• _Task brief_
Bring together copies of the lines in the data below that contain the word "pass".

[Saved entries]
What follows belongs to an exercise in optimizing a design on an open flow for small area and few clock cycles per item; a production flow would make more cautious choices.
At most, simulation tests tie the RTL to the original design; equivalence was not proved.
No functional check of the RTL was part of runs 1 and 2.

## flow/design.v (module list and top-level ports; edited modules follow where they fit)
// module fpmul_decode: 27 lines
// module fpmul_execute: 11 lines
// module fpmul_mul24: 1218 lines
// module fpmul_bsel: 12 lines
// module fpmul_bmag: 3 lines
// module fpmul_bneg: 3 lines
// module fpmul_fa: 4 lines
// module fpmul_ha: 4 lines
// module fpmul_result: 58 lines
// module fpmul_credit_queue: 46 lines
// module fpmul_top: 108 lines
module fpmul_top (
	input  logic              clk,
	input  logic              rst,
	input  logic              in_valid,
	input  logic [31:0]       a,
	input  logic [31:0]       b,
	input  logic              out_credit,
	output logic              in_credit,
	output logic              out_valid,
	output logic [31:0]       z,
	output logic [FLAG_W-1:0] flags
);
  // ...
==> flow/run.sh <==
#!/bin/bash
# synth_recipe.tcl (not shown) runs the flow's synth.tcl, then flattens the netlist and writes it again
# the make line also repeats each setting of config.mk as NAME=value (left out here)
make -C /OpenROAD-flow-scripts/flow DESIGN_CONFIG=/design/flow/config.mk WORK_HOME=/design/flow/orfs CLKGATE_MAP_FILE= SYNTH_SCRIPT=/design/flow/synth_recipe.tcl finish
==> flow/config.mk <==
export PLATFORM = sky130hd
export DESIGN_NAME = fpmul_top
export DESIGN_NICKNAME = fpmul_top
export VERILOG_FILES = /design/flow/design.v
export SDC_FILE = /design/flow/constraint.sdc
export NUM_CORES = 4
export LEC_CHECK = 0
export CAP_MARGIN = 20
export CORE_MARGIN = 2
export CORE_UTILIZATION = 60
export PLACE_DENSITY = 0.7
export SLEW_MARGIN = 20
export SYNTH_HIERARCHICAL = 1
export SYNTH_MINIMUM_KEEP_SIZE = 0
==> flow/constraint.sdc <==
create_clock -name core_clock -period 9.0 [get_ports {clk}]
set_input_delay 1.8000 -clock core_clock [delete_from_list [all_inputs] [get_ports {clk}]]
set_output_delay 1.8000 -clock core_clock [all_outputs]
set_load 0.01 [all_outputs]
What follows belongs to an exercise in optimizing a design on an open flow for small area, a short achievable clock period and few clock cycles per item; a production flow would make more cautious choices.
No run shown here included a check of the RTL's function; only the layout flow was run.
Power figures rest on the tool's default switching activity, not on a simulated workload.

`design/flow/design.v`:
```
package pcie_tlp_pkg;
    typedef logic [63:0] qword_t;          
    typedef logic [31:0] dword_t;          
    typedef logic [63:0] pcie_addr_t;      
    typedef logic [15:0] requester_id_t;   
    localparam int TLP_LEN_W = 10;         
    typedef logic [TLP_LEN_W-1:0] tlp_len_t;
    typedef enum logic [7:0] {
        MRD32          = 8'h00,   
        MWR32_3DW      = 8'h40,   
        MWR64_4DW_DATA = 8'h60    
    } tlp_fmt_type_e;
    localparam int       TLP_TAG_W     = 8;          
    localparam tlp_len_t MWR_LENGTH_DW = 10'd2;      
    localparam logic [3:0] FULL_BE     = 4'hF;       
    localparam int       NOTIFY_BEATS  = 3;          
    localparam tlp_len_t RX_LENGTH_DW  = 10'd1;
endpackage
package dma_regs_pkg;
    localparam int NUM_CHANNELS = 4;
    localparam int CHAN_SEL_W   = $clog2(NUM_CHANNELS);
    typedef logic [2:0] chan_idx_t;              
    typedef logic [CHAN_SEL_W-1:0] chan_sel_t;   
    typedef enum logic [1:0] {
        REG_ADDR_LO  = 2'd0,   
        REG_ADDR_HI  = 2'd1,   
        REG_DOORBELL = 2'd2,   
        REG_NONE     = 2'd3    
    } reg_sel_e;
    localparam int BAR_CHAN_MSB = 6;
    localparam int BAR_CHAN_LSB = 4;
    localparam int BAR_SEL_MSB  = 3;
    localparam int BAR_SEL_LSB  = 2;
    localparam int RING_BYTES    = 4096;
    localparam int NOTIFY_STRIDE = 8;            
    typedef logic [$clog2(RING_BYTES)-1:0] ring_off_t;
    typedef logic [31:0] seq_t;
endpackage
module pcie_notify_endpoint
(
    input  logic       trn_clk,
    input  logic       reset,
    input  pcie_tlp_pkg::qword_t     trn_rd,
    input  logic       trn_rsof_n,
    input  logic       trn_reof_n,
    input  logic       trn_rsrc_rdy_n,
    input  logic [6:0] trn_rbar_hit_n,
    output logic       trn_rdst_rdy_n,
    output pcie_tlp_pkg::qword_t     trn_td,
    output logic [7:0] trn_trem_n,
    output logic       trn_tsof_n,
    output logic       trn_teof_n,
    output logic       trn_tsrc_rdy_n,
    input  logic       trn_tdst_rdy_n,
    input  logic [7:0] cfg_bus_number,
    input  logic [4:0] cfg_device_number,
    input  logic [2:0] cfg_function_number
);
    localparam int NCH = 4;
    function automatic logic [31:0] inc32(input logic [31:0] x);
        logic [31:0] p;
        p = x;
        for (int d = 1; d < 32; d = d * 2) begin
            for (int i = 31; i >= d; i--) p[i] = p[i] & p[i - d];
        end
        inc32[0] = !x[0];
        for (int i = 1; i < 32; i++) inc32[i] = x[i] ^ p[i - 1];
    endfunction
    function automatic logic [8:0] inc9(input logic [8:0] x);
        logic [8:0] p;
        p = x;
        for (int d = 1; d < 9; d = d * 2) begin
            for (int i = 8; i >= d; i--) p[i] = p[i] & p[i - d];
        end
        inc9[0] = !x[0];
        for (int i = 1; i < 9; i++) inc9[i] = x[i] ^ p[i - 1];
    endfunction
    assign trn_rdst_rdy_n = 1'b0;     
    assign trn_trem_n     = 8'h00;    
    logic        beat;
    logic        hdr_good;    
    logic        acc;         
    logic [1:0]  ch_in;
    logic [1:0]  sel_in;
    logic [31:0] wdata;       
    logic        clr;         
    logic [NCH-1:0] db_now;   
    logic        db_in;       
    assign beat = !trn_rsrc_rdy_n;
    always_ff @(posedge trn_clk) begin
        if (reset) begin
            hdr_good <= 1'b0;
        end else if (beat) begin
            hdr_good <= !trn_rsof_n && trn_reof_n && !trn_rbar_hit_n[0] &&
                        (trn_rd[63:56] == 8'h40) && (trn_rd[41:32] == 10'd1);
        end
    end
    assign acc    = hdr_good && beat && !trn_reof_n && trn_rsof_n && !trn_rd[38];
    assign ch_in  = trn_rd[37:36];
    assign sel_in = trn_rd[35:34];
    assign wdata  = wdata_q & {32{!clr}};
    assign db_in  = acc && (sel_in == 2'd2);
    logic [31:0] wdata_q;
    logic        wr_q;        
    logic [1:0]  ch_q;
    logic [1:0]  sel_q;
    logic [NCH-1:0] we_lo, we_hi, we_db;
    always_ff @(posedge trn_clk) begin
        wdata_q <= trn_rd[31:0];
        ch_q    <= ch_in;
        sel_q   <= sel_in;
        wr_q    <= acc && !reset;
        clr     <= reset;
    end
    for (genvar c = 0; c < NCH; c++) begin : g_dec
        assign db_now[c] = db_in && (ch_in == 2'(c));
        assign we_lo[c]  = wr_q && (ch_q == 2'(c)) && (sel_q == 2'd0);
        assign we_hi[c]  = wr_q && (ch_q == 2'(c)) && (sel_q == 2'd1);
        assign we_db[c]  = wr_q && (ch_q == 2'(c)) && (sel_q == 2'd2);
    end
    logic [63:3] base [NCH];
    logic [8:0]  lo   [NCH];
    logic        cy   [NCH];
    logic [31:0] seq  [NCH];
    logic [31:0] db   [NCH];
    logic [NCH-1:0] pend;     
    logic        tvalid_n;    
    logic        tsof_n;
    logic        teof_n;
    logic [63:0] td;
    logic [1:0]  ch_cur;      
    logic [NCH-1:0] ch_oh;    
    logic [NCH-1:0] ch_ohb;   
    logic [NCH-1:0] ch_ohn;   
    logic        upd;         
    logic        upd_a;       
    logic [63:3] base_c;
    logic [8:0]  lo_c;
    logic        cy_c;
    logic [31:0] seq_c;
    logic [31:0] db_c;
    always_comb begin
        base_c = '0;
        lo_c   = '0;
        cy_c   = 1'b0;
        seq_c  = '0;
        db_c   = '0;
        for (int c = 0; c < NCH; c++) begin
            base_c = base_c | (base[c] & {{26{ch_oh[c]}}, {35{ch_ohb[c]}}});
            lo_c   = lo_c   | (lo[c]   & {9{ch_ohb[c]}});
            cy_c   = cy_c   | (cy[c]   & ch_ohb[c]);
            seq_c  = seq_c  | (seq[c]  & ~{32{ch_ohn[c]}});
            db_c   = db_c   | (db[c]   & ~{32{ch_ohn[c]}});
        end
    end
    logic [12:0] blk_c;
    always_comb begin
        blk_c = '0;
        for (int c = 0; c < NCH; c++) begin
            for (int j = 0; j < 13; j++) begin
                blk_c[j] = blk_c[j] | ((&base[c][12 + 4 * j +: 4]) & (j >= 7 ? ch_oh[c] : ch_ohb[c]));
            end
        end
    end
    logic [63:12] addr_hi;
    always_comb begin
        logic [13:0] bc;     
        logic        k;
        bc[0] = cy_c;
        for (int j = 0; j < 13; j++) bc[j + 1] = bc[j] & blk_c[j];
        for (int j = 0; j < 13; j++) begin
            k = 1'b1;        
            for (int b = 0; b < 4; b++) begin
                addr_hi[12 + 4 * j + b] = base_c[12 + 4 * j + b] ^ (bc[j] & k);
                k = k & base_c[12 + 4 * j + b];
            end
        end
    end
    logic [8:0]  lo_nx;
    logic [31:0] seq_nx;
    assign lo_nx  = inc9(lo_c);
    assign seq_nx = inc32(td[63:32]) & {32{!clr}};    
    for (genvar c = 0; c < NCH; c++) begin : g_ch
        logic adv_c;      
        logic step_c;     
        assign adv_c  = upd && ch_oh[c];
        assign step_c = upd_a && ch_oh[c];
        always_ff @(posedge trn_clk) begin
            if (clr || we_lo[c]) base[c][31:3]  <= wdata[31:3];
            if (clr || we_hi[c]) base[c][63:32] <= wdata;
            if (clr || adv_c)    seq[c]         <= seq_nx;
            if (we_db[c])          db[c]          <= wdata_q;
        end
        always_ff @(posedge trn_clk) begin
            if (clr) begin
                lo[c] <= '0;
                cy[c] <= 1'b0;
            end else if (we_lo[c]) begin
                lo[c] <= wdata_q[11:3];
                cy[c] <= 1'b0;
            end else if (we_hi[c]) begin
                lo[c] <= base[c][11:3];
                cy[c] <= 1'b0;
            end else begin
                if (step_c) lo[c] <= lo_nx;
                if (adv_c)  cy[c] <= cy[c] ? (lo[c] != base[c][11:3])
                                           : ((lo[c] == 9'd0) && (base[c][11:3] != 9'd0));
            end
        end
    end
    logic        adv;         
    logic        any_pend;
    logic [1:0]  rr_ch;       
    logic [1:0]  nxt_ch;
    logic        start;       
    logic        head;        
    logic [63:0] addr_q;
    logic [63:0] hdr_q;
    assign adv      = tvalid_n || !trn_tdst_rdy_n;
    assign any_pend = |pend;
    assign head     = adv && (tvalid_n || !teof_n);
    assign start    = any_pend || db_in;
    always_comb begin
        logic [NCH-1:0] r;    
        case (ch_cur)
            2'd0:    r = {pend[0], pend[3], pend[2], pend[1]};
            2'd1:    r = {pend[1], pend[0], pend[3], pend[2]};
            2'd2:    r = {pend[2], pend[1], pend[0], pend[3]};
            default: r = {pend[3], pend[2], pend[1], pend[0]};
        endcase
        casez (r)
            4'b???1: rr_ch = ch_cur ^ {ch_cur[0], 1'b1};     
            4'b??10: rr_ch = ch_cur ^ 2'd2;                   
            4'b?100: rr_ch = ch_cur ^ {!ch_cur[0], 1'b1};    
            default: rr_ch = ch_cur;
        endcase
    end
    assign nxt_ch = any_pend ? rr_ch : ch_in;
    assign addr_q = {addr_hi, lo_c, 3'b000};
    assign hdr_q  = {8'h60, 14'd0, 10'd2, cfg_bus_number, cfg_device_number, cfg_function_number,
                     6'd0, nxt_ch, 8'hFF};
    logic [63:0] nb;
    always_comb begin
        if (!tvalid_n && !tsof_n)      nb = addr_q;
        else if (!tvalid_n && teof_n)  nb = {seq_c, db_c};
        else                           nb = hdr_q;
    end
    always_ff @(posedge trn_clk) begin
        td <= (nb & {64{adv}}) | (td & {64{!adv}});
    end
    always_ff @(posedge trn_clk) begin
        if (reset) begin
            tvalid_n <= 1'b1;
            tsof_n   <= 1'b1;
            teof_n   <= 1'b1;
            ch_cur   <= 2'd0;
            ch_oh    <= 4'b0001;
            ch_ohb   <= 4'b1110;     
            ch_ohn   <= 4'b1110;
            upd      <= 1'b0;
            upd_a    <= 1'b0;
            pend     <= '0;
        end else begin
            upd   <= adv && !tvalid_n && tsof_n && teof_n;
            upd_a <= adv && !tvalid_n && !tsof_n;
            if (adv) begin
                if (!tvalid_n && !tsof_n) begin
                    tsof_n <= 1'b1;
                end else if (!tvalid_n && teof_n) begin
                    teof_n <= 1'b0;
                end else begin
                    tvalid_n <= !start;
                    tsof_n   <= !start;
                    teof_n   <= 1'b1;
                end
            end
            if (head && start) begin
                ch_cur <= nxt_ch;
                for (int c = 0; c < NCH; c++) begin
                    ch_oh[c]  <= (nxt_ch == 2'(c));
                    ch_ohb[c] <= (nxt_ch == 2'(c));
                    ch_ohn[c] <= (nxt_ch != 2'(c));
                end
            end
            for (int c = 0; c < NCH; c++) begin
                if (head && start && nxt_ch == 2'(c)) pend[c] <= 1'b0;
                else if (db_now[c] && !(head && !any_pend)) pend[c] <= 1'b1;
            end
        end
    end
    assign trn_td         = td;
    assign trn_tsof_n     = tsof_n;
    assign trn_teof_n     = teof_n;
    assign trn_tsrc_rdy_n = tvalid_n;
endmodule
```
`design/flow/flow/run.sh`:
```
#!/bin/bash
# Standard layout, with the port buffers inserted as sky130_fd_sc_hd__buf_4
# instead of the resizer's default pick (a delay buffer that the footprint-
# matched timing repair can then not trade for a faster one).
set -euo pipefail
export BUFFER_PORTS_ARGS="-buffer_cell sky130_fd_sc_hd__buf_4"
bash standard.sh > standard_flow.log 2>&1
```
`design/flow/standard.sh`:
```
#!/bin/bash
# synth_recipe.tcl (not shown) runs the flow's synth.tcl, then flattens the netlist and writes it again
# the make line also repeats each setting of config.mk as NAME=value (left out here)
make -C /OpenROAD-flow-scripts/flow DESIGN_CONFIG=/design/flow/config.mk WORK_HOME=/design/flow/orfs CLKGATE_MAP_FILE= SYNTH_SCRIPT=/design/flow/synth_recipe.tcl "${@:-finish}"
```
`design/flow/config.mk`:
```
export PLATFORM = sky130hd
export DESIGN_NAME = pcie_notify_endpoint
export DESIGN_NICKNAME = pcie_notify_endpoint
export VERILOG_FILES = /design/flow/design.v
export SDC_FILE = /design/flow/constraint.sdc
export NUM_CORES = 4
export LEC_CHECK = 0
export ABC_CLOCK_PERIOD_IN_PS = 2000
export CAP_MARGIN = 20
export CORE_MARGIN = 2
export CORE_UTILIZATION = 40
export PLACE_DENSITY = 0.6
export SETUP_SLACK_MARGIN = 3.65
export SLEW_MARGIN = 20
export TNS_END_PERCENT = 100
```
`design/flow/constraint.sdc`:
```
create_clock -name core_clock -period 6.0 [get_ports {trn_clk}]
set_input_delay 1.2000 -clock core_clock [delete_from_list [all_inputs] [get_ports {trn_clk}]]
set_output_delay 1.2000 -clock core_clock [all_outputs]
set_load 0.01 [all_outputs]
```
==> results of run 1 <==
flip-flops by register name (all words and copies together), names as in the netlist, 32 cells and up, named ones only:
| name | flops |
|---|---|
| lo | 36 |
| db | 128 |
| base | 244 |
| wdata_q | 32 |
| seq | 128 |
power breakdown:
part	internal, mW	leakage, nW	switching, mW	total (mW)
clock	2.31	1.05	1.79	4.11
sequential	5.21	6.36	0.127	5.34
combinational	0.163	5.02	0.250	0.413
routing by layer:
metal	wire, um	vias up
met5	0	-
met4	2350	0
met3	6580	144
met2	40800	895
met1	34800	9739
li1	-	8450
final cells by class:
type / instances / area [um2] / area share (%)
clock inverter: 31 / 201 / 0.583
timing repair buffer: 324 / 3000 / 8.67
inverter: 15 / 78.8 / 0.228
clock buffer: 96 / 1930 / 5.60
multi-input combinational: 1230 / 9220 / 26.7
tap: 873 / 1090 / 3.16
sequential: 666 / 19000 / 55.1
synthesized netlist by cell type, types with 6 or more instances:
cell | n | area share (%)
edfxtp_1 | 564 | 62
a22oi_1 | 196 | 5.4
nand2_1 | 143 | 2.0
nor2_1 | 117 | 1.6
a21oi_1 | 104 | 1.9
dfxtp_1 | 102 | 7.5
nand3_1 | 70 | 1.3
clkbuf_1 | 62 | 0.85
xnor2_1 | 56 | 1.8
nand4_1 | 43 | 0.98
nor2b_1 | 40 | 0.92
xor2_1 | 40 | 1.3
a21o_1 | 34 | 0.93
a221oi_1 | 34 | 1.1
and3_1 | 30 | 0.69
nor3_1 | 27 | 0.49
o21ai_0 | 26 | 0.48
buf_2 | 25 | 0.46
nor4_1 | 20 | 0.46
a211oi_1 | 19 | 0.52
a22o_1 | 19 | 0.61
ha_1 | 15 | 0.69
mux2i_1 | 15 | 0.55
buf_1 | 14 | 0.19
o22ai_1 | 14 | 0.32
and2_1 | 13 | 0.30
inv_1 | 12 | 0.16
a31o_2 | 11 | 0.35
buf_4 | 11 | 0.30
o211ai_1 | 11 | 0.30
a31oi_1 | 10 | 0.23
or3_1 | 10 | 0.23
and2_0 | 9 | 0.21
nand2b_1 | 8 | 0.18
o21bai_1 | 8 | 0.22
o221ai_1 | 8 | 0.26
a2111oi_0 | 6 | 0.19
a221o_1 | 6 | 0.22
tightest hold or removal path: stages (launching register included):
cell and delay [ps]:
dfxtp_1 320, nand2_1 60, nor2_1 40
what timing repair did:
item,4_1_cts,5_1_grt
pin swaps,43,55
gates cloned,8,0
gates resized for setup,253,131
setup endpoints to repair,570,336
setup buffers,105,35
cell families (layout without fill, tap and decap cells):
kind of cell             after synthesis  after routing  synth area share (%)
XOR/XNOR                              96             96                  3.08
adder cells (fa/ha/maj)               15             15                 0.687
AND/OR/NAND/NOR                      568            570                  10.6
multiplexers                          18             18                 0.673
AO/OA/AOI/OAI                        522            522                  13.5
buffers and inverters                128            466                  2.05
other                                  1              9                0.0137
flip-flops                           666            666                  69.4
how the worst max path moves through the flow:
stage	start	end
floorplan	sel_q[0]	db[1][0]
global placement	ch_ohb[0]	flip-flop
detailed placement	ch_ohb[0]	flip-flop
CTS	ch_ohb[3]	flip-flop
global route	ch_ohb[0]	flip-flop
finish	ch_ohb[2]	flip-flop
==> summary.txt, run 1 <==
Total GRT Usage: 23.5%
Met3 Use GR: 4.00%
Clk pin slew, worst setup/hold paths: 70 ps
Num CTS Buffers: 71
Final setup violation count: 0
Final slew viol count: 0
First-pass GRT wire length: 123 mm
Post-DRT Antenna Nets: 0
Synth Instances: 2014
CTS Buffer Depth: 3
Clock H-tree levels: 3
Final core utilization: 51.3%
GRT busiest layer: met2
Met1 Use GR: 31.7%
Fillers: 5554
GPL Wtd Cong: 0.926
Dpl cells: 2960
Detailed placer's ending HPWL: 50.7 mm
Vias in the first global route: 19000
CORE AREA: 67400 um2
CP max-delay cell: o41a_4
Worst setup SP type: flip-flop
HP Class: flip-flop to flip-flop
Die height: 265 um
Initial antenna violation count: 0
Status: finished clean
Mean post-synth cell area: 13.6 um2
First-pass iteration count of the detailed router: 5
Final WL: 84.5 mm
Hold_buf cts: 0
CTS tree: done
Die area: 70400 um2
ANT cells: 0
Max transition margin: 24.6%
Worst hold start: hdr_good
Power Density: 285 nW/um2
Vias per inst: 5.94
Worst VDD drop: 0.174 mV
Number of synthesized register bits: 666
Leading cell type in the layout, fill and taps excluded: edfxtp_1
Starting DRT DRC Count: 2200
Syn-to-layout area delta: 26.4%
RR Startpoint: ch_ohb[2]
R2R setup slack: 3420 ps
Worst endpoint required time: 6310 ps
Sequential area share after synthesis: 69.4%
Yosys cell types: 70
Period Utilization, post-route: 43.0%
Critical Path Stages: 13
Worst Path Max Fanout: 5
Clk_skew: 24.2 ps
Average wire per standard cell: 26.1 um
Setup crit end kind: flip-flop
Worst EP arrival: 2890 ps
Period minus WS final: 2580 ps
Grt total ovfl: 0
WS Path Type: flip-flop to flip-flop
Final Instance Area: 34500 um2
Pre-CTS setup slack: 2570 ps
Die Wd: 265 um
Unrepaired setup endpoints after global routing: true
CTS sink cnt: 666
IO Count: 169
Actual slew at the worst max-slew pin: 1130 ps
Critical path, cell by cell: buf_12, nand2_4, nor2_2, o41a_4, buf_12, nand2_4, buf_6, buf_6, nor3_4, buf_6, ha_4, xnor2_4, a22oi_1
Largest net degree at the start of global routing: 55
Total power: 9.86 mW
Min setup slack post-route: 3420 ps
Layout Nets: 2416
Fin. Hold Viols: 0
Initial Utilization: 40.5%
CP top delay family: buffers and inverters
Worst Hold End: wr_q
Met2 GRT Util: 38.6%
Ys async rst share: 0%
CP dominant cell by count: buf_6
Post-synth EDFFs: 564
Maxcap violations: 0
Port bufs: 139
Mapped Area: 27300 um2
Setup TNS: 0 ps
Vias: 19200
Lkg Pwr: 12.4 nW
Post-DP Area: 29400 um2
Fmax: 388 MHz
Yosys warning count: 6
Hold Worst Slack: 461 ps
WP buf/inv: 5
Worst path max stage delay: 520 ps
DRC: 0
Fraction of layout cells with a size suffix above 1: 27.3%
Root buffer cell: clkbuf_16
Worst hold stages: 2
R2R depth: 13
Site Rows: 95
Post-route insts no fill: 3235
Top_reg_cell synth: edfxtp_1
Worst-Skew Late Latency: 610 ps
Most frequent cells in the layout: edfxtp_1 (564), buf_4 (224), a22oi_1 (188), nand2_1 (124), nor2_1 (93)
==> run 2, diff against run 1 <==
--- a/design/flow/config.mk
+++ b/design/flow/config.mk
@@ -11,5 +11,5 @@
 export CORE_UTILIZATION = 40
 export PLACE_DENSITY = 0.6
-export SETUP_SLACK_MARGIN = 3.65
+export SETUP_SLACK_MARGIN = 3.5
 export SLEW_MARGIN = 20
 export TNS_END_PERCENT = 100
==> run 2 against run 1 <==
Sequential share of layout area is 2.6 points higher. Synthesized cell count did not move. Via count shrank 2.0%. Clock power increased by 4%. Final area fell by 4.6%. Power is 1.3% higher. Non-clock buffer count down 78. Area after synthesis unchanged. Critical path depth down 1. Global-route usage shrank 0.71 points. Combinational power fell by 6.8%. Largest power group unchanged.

• _Answer to the exercise_
First-pass GRT wire length: 123 mm
First-pass iteration count of the detailed router: 5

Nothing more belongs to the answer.